## [TASK]
Exactly reproduce the lines from the top of the entries below through the line containing "[logic make-up (layout", with both ends included.

··· EXTRACTED INFORMATION

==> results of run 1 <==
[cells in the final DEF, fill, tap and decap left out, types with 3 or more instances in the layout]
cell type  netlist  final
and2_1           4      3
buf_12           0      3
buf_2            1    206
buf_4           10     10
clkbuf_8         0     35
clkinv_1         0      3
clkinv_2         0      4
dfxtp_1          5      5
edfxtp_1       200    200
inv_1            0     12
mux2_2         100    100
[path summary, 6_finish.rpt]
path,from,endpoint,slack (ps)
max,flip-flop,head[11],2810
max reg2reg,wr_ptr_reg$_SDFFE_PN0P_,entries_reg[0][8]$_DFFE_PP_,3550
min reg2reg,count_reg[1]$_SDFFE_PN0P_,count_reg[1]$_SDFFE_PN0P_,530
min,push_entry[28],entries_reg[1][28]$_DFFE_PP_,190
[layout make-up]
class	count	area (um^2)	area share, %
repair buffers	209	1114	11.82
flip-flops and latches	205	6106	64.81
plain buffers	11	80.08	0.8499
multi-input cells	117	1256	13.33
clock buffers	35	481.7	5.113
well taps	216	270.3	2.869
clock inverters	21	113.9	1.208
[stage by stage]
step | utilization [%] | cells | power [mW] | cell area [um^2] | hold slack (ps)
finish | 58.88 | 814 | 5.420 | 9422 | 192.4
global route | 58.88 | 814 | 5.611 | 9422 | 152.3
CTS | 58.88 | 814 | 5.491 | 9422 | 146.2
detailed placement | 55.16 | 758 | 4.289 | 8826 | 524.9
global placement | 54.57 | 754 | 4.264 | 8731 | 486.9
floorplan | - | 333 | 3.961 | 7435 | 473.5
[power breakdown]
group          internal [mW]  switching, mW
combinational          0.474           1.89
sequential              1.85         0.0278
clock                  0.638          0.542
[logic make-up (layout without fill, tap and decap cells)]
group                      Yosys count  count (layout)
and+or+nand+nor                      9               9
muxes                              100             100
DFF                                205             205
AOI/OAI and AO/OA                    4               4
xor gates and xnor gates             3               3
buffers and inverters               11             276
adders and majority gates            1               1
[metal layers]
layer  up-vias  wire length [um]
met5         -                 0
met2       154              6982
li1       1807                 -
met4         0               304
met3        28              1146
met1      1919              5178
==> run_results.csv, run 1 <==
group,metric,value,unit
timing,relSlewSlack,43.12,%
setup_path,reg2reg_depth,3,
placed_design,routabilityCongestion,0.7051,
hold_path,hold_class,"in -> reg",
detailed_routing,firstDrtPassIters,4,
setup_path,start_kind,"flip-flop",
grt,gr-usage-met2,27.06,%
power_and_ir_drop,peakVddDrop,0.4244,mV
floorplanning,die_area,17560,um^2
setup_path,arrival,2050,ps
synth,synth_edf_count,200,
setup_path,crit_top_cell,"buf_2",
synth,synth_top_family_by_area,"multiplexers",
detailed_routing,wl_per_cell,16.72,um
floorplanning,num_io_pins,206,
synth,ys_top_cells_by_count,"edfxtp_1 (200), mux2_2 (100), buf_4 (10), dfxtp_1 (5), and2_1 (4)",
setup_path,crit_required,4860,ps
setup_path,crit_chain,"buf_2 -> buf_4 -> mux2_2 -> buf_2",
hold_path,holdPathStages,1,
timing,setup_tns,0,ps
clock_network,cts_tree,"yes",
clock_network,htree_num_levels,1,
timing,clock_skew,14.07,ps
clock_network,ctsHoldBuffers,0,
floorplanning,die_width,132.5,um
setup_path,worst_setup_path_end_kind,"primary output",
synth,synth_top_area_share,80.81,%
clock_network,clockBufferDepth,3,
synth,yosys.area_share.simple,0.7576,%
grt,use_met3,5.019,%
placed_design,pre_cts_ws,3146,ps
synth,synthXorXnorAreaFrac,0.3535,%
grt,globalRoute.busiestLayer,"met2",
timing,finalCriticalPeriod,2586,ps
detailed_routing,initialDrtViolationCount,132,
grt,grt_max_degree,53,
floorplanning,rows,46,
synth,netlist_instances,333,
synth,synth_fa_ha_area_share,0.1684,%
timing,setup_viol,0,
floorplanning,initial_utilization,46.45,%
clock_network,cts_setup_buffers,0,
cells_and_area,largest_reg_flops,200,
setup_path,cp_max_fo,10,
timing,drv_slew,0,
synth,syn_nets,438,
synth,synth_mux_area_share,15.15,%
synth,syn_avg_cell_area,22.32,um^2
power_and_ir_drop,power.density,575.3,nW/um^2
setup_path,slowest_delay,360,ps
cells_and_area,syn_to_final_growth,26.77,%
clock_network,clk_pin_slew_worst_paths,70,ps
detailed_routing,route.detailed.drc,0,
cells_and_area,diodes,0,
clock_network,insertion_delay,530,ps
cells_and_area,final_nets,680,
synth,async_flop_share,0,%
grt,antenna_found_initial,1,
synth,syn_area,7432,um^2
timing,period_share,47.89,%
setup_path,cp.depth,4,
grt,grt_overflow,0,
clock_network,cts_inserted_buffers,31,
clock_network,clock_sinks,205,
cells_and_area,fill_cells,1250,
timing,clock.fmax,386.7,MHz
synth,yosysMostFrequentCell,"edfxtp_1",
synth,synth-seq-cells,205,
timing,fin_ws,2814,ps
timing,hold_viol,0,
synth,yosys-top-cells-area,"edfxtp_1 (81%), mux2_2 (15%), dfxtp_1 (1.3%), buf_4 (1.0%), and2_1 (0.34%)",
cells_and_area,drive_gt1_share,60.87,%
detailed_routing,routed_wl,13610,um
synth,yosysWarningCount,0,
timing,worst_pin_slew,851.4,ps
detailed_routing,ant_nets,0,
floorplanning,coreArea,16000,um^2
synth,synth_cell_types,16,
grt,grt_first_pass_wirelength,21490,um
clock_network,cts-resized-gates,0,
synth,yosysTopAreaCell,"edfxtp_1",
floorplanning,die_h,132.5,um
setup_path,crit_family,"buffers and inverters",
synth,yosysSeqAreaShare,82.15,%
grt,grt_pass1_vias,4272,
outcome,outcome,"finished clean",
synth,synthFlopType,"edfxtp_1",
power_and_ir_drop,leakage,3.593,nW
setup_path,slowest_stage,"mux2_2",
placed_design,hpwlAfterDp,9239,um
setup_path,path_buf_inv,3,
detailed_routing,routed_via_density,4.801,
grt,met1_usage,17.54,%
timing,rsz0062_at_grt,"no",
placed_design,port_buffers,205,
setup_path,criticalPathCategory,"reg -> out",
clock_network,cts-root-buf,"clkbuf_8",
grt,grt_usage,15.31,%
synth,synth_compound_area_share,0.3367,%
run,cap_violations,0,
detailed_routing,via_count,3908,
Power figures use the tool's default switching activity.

······

## [SOLUTION TO THIS EXERCISE]
==> results of run 1 <==
[cells in the final DEF, fill, tap and decap left out, types with 3 or more instances in the layout]
cell type  netlist  final
and2_1           4      3
buf_12           0      3
buf_2            1    206
buf_4           10     10
clkbuf_8         0     35
clkinv_1         0      3
clkinv_2         0      4
dfxtp_1          5      5
edfxtp_1       200    200
inv_1            0     12
mux2_2         100    100
[path summary, 6_finish.rpt]
path,from,endpoint,slack (ps)
max,flip-flop,head[11],2810
max reg2reg,wr_ptr_reg$_SDFFE_PN0P_,entries_reg[0][8]$_DFFE_PP_,3550
min reg2reg,count_reg[1]$_SDFFE_PN0P_,count_reg[1]$_SDFFE_PN0P_,530
min,push_entry[28],entries_reg[1][28]$_DFFE_PP_,190
[layout make-up]
class	count	area (um^2)	area share, %
repair buffers	209	1114	11.82
flip-flops and latches	205	6106	64.81
plain buffers	11	80.08	0.8499
multi-input cells	117	1256	13.33
clock buffers	35	481.7	5.113
well taps	216	270.3	2.869
clock inverters	21	113.9	1.208
[stage by stage]
step | utilization [%] | cells | power [mW] | cell area [um^2] | hold slack (ps)
finish | 58.88 | 814 | 5.420 | 9422 | 192.4
global route | 58.88 | 814 | 5.611 | 9422 | 152.3
CTS | 58.88 | 814 | 5.491 | 9422 | 146.2
detailed placement | 55.16 | 758 | 4.289 | 8826 | 524.9
global placement | 54.57 | 754 | 4.264 | 8731 | 486.9
floorplan | - | 333 | 3.961 | 7435 | 473.5
[power breakdown]
group          internal [mW]  switching, mW
combinational          0.474           1.89
sequential              1.85         0.0278
clock                  0.638          0.542
[logic make-up (layout without fill, tap and decap cells)]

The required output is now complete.